Can you provide your feedback on the below... it is Dr. Seeds feedback on using methylene blue as an indicator for function status of Mitochondria. *** Dr. Seeds Feedback -
Short answer: No. Methylene blue is not a safe or reliable non-medical way to check liver or kidney function.
Here’s a clear explanation without getting technical or giving instructions.
Why methylene blue does not work as a liver/kidney test
1. It’s not a diagnostic marker
Methylene blue is a dye and redox-active compound. Changes in urine color after exposure do not reflect how well your liver or kidneys are working.

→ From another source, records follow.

--- config.mk ---
export PLATFORM = sky130hd
export DESIGN_NAME = offdelay_timer
export DESIGN_NICKNAME = d
export VERILOG_FILES = /design/src/rtl/odt_pkg.sv /design/src/rtl/odt_prescaler.sv /design/src/rtl/odt_preset_sel.sv /design/src/rtl/odt_core.sv /design/src/rtl/offdelay_timer.sv
export SDC_FILE = /design/constraint.sdc
export NUM_CORES = 1
export LEC_CHECK = 0
export BUFFER_PORTS_ARGS = -buffer_cell sky130_fd_sc_hd__buf_4
export CAP_MARGIN = 25
export CORE_MARGIN = 2
export CORE_UTILIZATION = 57
export CTS_BUF_LIST = sky130_fd_sc_hd__clkbuf_16
export CTS_CLUSTER_DIAMETER = 40
export DETAILED_ROUTE_END_ITERATION = 6
export GPL_TIMING_DRIVEN = 0
export PLACE_DENSITY = 0.78
export SLEW_MARGIN = 5
export SYNTH_ARGS = -nofsm -noshare
export SYNTH_HDL_FRONTEND = slang
export SYNTH_HIERARCHICAL = 1
export SYNTH_SLANG_ARGS = --single-unit
--- constraint.sdc ---
create_clock -name clk -period 7.3 [get_ports clk]
set_clock_uncertainty 0.05 [all_clocks]
set_input_delay 1.46 -clock clk [delete_from_list [all_inputs] [get_ports clk]]
set_output_delay 1.46 -clock clk [all_outputs]
set_load 0.01 [all_outputs]
--- src/rtl/odt_pkg.sv ---
// Shared constants and helpers for the off-delay timer.
// Assumes the timebase codes are unsigned and TB_W bits wide.
package odt_pkg;

    localparam int TB_W = 8;
    localparam logic [TB_W-1:0] TB_CODE_FINE   = TB_W'(1);
    localparam logic [TB_W-1:0] TB_CODE_COARSE = TB_W'(10);

    typedef enum logic [1:0] {
        BASE_FINE   = 2'd0,
        BASE_COARSE = 2'd1,
        BASE_NONE   = 2'd2
    } base_e;

    // Map a timebase code onto a timebase kind
    function automatic base_e decode_base(input logic [TB_W-1:0] code);
        if (code == TB_CODE_FINE)        return BASE_FINE;
        else if (code == TB_CODE_COARSE) return BASE_COARSE;
        else                             return BASE_NONE;
    endfunction

endpackage

--- src/rtl/odt_prescaler.sv ---
// Tick generator for the off-delay timer.
// It emits one-cycle ticks every CLK_HZ/100 cycles (fine base) or every CLK_HZ/10
// cycles (coarse base, built as a decade count of fine periods).
// The phase is held at zero whenever run is low, so timing always starts cleanly.
// Assumes CLK_HZ is a multiple of 100.
module odt_prescaler #(
    parameter int CLK_HZ = 100_000_000
) (
    input  logic          clk,
    input  logic          rst_n,
    input  logic          run,
    input  odt_pkg::base_e base,
    output logic          tick
);
    import odt_pkg::*;

    localparam int FINE_DIV = CLK_HZ / 100;
    localparam int CW       = (FINE_DIV > 1) ? $clog2(FINE_DIV) : 1;
    localparam int DECADE   = 10;
    localparam int DW       = $clog2(DECADE);

    logic [CW-1:0] cyc_cnt;
    logic [DW-1:0] dec_cnt;
    logic          fine_wrap;
    logic          dec_last;

    assign fine_wrap = (cyc_cnt == CW'(FINE_DIV - 1));
    assign dec_last  = (dec_cnt == DW'(DECADE - 1));

    // Cycle and decade counters, cleared by reset or when not running
    always_ff @(posedge clk) begin
        if (!rst_n || !run) begin
            cyc_cnt <= '0;
            dec_cnt <= '0;
        end else if (fine_wrap) begin
            cyc_cnt <= '0;
            dec_cnt <= dec_last ? '0 : dec_cnt + DW'(1);
        end else begin
            cyc_cnt <= cyc_cnt + CW'(1);
        end
    end

    // Select the tick for the chosen base
    always_comb begin
        unique case (base)
            BASE_FINE:   tick = run && fine_wrap;
            BASE_COARSE: tick = run && fine_wrap && dec_last;
            default:     tick = 1'b0;
        endcase
    end

endmodule

--- src/rtl/odt_preset_sel.sv ---
// Preset selection for the off-delay timer.
// It holds the stored preset register (cleared by reset; negative loads are dropped).
// It picks the port preset or the stored one, and flags negative presets other than all ones.
module odt_preset_sel #(
    parameter int PV_W = 16
) (
    input  logic            clk,
    input  logic            rst_n,
    input  logic [PV_W-1:0] preset,
    input  logic            pv_wr,
    input  logic [PV_W-1:0] pv_wr_data,
    output logic [PV_W-2:0] pv_eff,
    output logic            pv_bad
);
    localparam logic [PV_W-1:0] USE_STORED = '1;

    logic [PV_W-2:0] pv_store;
    logic            sel_stored;

    // Stored preset register; only non-negative values are accepted
    always_ff @(posedge clk) begin
        if (!rst_n)
            pv_store <= '0;
        else if (pv_wr && !pv_wr_data[PV_W-1])
            pv_store <= pv_wr_data[PV_W-2:0];
    end

    // Effective preset and validity
    always_comb begin
        sel_stored = (preset == USE_STORED);
        pv_bad     = preset[PV_W-1] && !sel_stored;
        pv_eff     = sel_stored ? pv_store : preset[PV_W-2:0];
    end

endmodule

--- src/rtl/odt_core.sv ---
// Retentive count/output state of the off-delay timer.
// CV and Q carry no reset on purpose; only clr and en initialise them.
// Q falls on the edge where the next CV value meets the preset. CV saturates at its maximum.
module odt_core #(
    parameter int PV_W = 16
) (
    input  logic            clk,
    input  logic            clr,
    input  logic            en,
    input  logic            hold,
    input  logic            tick,
    input  logic [PV_W-2:0] pv_eff,
    output logic            q,
    output logic [PV_W-1:0] cv
);
    localparam logic [PV_W-1:0] CV_MAX = {1'b0, {(PV_W-1){1'b1}}};

    logic [PV_W-1:0] pv_ext;
    logic [PV_W-1:0] cv_nxt;

    assign pv_ext = {1'b0, pv_eff};

    // Candidate next count: advance on a tick while below the preset and the ceiling
    always_comb begin
        if (tick && (cv < pv_ext) && (cv != CV_MAX))
            cv_nxt = cv + PV_W'(1);
        else
            cv_nxt = cv;
    end

    // Timer state update; clear has priority, then enable, then timing
    always_ff @(posedge clk) begin
        if (clr) begin
            cv <= '0;
            q  <= 1'b0;
        end else if (en) begin
            cv <= '0;
            q  <= 1'b1;
        end else if (q && !hold) begin
            cv <= cv_nxt;
            q  <= !(cv_nxt >= pv_ext);
        end
    end

endmodule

- Blue or green urine ≠ good or bad kidney function
- Faster or slower color change ≠ liver performance
Those changes mainly reflect:
- How the dye is processed chemically
- Hydration status
- Gut absorption
- Individual metabolism
Not organ health.
2. The body handles it in multiple ways
Methylene blue:
- Is partially metabolized in the liver
- Is partially excreted by the kidneys
- Is chemically reduced to leucomethylene blue (colorless)
Because of this, you cannot isolate liver vs kidney function based on what you see.
Too many variables = no meaningful conclusion.
3. Color changes are misleading
Urine color after exposure can change due to:
- Dose size
- Timing
- Gut absorption
- Gut bacteria
- Hydration
- Other foods, dyes, or supplements
This makes it uninterpretable outside a controlled medical setting.
Historical / medical context (important distinction)
In the past, methylene blue was used by doctors for very specific purposes, such as:
- Certain lab-based kidney flow studies (obsolete now)
- Specialized surgical or imaging contexts
⚠️ These were:
- Controlled
- Measured
- Clinically supervisedNot self-tests.
Modern medicine does not use methylene blue to assess routine liver or kidney function.
Safety note (important)
Using substances to “test” organs on your own can be risky because:
- It may interact with medications or conditions
- It can cause side effects
- It can give false reassurance or false alarm
Self-experimentation with dyes or chemicals is not advised.
Non-medical ways people observe liver/kidney stress (not tests)
These do not diagnose, but can raise awareness:
Kidney-related functional signals
- Persistent foamy urine
- Swelling in ankles or around eyes
- Very dark urine despite hydration
- Low urine output
Liver-related functional signals
- Poor tolerance to fatty foods
- Persistent nausea
- Yellowing of eyes or skin (needs medical attention)
- Easy fatigue after meals
If these appear, the correct step is medical evaluation, not DIY testing.
Bottom line
- ❌ Methylene blue cannot check liver or kidney function
- ❌ Urine color changes are not meaningful data
- ❌ It should not be used as a self-test
- ✅ Organ function requires proper clinical tests
If your interest is energy, mitochondria, or metabolism, methylene blue is sometimes discussed in research — but that is a completely different topic from organ function testing.